There have been many periods of change in my life. This summer has been one of the most eye opening of my life.

I was reading my cousin Emily's blog, her beautifully written words and what an amazing way to share her life and love for life, and it made me decide to start one of my own. I love to write, it is the most cathartic thing for a person to express their feelings, even if no one reads them.

Like I said, this summer has been in a word...hectic. I was DIY bride last year, now I am army wife/ puppy mom/ crafter extraordinaire/ unemployed at the moment. I am beyond lucky to have met the love of my life and my best friend all rolled into one beautiful package I now call husband.

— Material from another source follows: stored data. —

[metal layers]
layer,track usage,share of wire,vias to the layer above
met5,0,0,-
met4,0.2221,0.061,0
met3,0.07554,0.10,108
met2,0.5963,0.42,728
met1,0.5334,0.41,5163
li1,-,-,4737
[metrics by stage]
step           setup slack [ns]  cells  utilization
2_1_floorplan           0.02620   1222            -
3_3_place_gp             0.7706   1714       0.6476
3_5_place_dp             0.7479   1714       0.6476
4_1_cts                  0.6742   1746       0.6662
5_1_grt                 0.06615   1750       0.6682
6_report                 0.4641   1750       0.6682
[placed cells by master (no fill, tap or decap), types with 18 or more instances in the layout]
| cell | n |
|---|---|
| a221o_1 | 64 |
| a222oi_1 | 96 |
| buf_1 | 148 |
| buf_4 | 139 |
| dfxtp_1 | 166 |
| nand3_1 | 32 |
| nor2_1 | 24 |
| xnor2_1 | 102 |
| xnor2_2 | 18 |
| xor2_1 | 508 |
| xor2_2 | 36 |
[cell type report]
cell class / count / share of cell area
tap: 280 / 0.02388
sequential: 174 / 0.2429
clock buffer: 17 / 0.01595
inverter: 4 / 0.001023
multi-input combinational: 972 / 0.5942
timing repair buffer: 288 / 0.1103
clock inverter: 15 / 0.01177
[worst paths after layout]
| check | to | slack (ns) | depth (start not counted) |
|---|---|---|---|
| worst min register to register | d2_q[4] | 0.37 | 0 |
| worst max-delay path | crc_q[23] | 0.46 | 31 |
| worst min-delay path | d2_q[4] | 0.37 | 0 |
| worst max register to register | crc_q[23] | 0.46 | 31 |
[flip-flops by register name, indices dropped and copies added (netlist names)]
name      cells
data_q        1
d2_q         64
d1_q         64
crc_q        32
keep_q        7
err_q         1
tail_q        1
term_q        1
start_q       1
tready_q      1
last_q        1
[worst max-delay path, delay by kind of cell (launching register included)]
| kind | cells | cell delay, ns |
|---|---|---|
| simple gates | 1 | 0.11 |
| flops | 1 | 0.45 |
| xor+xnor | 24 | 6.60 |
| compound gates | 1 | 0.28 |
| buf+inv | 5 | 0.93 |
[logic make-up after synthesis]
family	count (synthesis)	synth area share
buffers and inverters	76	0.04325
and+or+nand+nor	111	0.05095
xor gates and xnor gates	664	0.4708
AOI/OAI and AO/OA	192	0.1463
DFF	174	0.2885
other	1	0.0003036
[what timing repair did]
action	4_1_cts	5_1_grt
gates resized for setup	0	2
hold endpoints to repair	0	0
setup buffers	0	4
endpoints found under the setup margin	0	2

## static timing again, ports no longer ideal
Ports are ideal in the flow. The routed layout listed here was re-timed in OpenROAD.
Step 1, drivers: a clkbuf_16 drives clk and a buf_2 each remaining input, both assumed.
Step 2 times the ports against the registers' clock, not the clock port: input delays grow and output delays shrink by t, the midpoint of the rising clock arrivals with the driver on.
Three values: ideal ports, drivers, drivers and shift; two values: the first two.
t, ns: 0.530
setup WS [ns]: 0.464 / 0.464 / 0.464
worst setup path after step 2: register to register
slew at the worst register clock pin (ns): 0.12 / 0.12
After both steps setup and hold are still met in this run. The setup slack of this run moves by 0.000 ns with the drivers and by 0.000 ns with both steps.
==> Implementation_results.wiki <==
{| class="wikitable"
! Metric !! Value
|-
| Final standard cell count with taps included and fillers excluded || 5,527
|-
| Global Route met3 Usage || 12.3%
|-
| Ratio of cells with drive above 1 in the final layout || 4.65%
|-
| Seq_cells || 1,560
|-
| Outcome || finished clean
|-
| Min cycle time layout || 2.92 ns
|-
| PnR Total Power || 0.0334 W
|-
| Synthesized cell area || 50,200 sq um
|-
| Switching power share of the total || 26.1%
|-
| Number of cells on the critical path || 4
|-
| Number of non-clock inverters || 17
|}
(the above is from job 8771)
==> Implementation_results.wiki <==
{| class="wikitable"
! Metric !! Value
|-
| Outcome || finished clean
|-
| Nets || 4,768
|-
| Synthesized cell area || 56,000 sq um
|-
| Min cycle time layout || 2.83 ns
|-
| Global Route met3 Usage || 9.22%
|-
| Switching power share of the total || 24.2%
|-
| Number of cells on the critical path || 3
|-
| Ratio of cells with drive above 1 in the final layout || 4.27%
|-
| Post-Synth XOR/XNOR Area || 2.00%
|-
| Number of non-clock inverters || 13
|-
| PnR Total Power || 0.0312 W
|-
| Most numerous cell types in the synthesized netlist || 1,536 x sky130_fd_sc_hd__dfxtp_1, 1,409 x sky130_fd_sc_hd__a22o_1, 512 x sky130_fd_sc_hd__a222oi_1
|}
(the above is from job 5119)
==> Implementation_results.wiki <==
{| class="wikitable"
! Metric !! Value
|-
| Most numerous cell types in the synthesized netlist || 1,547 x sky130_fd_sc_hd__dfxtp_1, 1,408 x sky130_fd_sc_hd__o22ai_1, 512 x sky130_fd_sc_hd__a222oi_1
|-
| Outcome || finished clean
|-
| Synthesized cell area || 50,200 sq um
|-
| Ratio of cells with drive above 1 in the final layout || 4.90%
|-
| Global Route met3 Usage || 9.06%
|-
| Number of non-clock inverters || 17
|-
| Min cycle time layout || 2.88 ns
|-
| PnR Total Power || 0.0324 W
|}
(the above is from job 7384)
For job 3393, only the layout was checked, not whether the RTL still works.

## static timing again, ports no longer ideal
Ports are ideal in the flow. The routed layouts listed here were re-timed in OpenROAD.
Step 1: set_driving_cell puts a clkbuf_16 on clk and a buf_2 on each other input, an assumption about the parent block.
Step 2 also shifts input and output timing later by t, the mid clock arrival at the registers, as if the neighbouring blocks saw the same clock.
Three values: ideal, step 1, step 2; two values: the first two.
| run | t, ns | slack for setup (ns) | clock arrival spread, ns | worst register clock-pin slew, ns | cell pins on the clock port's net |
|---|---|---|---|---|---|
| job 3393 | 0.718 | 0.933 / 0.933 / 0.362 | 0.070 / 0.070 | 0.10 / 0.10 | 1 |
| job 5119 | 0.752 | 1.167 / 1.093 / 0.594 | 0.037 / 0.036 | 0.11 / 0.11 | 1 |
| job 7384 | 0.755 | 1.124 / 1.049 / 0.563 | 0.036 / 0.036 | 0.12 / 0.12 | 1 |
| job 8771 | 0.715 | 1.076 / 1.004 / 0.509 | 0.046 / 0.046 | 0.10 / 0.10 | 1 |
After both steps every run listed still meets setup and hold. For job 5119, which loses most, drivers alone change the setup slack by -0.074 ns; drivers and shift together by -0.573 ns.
This is an optimization exercise on Yosys and OpenROAD, whose aim is small area and a short achievable clock period, not a production implementation.
Only simulation tests tie the RTL to the original design; equivalence was not proved.
Power and IR drop assume default switching activity.

P:
## ldpc_row_top
module ldpc_row_top (
    input  logic        clk,
    input  logic        rst_n,
    input  logic        req_valid,
    input  logic [1:0]  req_layer,
    input  logic [4:0]  req_addr,
    input  logic [47:0] llr_in,
    output logic        rsp_valid,
    output logic [1:0]  rsp_layer,
    output logic [4:0]  rsp_addr,
    output logic [47:0] llr_out
);
    logic rsp_layer0;
    siso_row_unit u_row (
        .clk       (clk),
        .rst_n     (rst_n),
        .req_valid (req_valid),
        .req_layer (req_layer[0]),
        .req_addr  (req_addr),
        .llr_in    (llr_in),
        .rsp_valid (rsp_valid),
        .rsp_layer (rsp_layer0),
        .rsp_addr  (rsp_addr),
        .llr_out   (llr_out)
    );
    assign rsp_layer = {1'b0, rsp_layer0};
endmodule
Size in the first run: about 3900 cells after synthesis, roughly 1400 flip-flops, ~54000 sq um of cells after synthesis.
Settings: LEC_CHECK=0, CAP_MARGIN=20, CORE_MARGIN=2, CORE_UTILIZATION=40, SETUP_SLACK_MARGIN=3.5, SLEW_MARGIN=20; clock period 6.0 ns.
run.sh (not shown) runs the stock make flow with config.mk's settings and CLKGATE_MAP_FILE= SYNTH_SCRIPT=/design/flow/synth_recipe.tcl, a recipe that flattens the netlist after the stock synthesis.
> inputs changed (P -> Q)
Settings: SETUP_SLACK_MARGIN: 3.5 -> 3.0.
Lower total routed wirelength among Q and P: Q
Q finished every stage and its layout cleared the timing, DRC and antenna checks.
Per the comparison of Q with P, sequential share of cell area grew by 2.9 points; global-route wire length before repair lower; number of DRC markers after the initial detailed-route iteration went down by 7.2%; clock share of power picked up an extra 0.8 points.
P reports its endpoint of the worst setup timing path as u_row.idx5[0] while Q reports u_row.min1_5[1].
Cmp Q and P / met1 global-route usage / lower: Q
Summary: with P as the reference, clock power in Q moved up slightly.
Re layout buffer count excluding clock buffers: Q is 203 down on P.
Relative to P, antenna diode count has decreased by 2 in Q.
When the final numbers for Q and P were put side by side, the worst slack at placement turned out to be smaller in Q.
Post-detailed-placement cell area delta (Q -> P): insignificant

Another version of the RTL of ldpc_row_top (not shown whole).
For scale: ~3700 cells after synthesis, about 1500 flip-flops, about 110 I/O pins, about 53000 um^2 of cells after synthesis.
==> flow/config.mk <==
export PLATFORM = sky130hd
export DESIGN_NAME = ldpc_row_top
export DESIGN_NICKNAME = ldpc_row_top
export VERILOG_FILES = /design/flow/design.v
export SDC_FILE = /design/flow/constraint.sdc
export NUM_CORES = 4
export LEC_CHECK = 0
export CAP_MARGIN = 20
export CORE_MARGIN = 2
export CORE_UTILIZATION = 70
export CTS_CLUSTER_DIAMETER = 80
export CTS_CLUSTER_SIZE = 25
export SETUP_SLACK_MARGIN = 3.6
export SLEW_MARGIN = 20
==> flow/constraint.sdc <==
create_clock -name core_clock -period 6.0 [get_ports {clk}]
set_input_delay 1.2000 -clock core_clock [delete_from_list [all_inputs] [get_ports {clk}]]
set_output_delay 1.2000 -clock core_clock [all_outputs]
set_load 0.01 [all_outputs]
Then changed:
Settings changed: CORE_UTILIZATION 70 to 60, TNS_END_PERCENT from default to 30.
What happened: The new run completed with no timing, DRC or antenna violations; non-clock buffer count goes up by 27; clock skew goes up by 0.0058 ns; total power goes up by 1.1%; sequential power is about the same; worst hold slack is better by 0.0084 ns.
Then changed:
Settings changed: PLACE_DENSITY from default to 0.7, TNS_END_PERCENT 30 to default.
Outcome: Fmax increases by 4.4%; worst setup slack is better by 0.11 ns; via count increases by about 0.53%; non-clock buffer count decreases by 29; area after synthesis does not change; die area is unchanged; global-route usage decreases by 0.75 points; cell area decreases by about 0.9%; synthesized cell count stays the same; routed wire length decreases by 1.7%; register-to-register slack is better by 0.11 ns.
Then changed:
Settings changed: CTS_CLUSTER_DIAMETER 80 to 100, CTS_CLUSTER_SIZE 25 to 30, PLACE_DENSITY 0.7 to default.
What happened: Count of clock-buffer cells in the layout went down by 4; core utilization stays flat; non-clock buffer count went up by 33; worst setup slack degrades by 0.078 ns; register-to-register slack is worse by 0.08 ns; die area is unchanged; total power fell slightly.
Then changed:
Settings changed: CTS_CLUSTER_DIAMETER 100 to 80, CTS_CLUSTER_SIZE 30 to 25.
Effect:
- via count stays flat
- hold slack is about the same
- area after synthesis stays the same
- first-iteration DRC count went down slightly
- power went up by a few percent
- routed wire length stays flat
Then changed:
Settings changed: SETUP_SLACK_MARGIN 3.6 to 3.8.
=>
- wire length grows by a few percent
- worst setup slack is better by 0.073 ns
- total power grows by a few percent
- core utilization grows by 3.3 points
- final area grows by a few percent
- fmax grows by a few percent
- sequential power hardly moves
- non-clock buffer count grows by 109
- synthesized area does not change
- global-route usage grows by 0.69 points
- count of clock-buffer cells in the layout grows by 2

## alpha
Another version of the RTL of ldpc_row_top (not shown whole).
Size in the first run: ~3700 cells after synthesis, about 1500 flip-flops, roughly 110 I/O pins, ~0.053 mm2 of cells after synthesis.
// ldpc_row_top
module ldpc_row_top (
    input  logic        clk,
    input  logic        rst_n,
    input  logic        req_valid,
    input  logic [1:0]  req_layer,
    input  logic [4:0]  req_addr,
    input  logic [47:0] llr_in,
    output logic        rsp_valid,
    output logic [1:0]  rsp_layer,
    output logic [4:0]  rsp_addr,
    output logic [47:0] llr_out
);
clock: 6.0 ns
lec_check: 0
cap_margin: 20
core_margin: 2
core_utilization: 60
cts_cluster_diameter: 80
cts_cluster_size: 25
setup_slack_margin: 3.65
slew_margin: 20
The following lists how beta was set up differently from alpha:
- PLACE_DENSITY now 0.7, previously not set
- SETUP_SLACK_MARGIN now 3.6, was 3.65
Findings:
Looking at worst hold slack, beta sits 9.7 ps higher than alpha does. Cell area power density ended up 1.3 mW/mm2 lower on beta than on alpha. In the final reports, the cell area of beta is smaller than that of alpha. Between alpha and beta, the difference in sequential power is negligible. On switching power share of the total, beta tracks alpha almost exactly. In beta, the clock skew came out 18 ps below the value in alpha. Combinational power was higher in the run labelled alpha. Sort alpha and beta by logic depth of the worst setup path including buffers asc -> top: alpha. The global-route total usage across every layer number comes out higher for alpha vs beta.

[separate check: timing with driven ports]
In the flow no input, the clock included, has a driving cell. The finished layouts below were timed again as built, in two steps.
Step 1: set_driving_cell puts a clkbuf_16 on clk and a buf_2 on each other input, an assumption about the parent block.
Step 2 moves the port delays by t, midway between the first and last clock arrival at a register: inputs arrive t later, outputs are due t later. That takes back most of the time a late clock gives input paths.
a / b / c = no drivers / after step 1 / after step 2; a / b = the first two.
run	shift t [ns]	setup slack, ns	hold WS [ns]	cell pins on the clock port's net
P	0.831	1.799 / 1.799 / 1.799	0.322 / 0.322 / 0.322	1
Q	0.835	1.881 / 1.881 / 1.881	0.321 / 0.321 / 0.321	1
the first run of note 2	0.714	3.516 / 3.516 / 3.079	0.322 / 0.322 / 0.322	1
the second run of note 2	0.722	3.488 / 3.488 / 3.001	0.330 / 0.330 / 0.330	1
the third run of note 2	0.736	3.593 / 3.593 / 3.094	0.328 / 0.328 / 0.328	1
the fourth run of note 2	0.754	3.515 / 3.515 / 3.080	0.332 / 0.332 / 0.332	1
the fifth run of note 2	0.725	3.557 / 3.557 / 3.066	0.331 / 0.331 / 0.331	1
the sixth run of note 2	0.724	3.630 / 3.627 / 3.184	0.326 / 0.326 / 0.326	1
alpha	0.724	3.576 / 3.576 / 3.080	0.318 / 0.318 / 0.318	1
beta	0.710	3.576 / 3.549 / 3.127	0.328 / 0.328 / 0.328	1
After both steps setup and hold are still met in every run listed. The setup slack of the third run of note 2, which loses most, moves by 0.000 ns with the drivers and by -0.499 ns with both steps.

After a year of glue gun burns, my unholy mother of all messes around my parents house (moved back in for the last year of my 'single' life!), moss and manzanita trees, complaining about long hours at a less than stellar job...I had my dream day.

Let me just say that I was prepared for something catastrophic to happen. Stephen couldn't get leave to come up for the wedding....or I would trip down the aisle because I am just that graceful. I had nightmares about this important day that I really revolved my life around for a year going badly; but when the day came...it was perfect. If there were hiccups I didn't notice them, my 'vision' was fulfilled, and I was just so incredibly happy to be with Stephen and start our life together.

After a honeymoon in South Carolina we moved to Stephen's new post station in Fayetteville, NC at Fort Bragg. Let me also state that I did not get to visit Fayetteville before we moved...we picked an apartment out online, prayed for the best, and just got incredibly lucky. We unpacked, settled in our first home together, and Stephen returned to work. Me? I got bored.

There were no more projects to work on. Being the crafter and origin of many a mess, I LOVED doing all of the little things for our wedding. But now...there's really nothing left. And the job hunt I so confidently decided would be 'easy...I've got a college degree', yea. Not easy. So I decided that the only cure was to keep on doing it. Keep making messes and creating things, but hopefully get paid. So I started my own little business. www.lifeissobeautiful.etsy.com The name? Well Life Is Beautiful was taken, so I threw in the So, and decided it was a good name. A positive name. I'm learning as I go, and really hope that things take off for my fledgling business, but if not...it's just fun to create.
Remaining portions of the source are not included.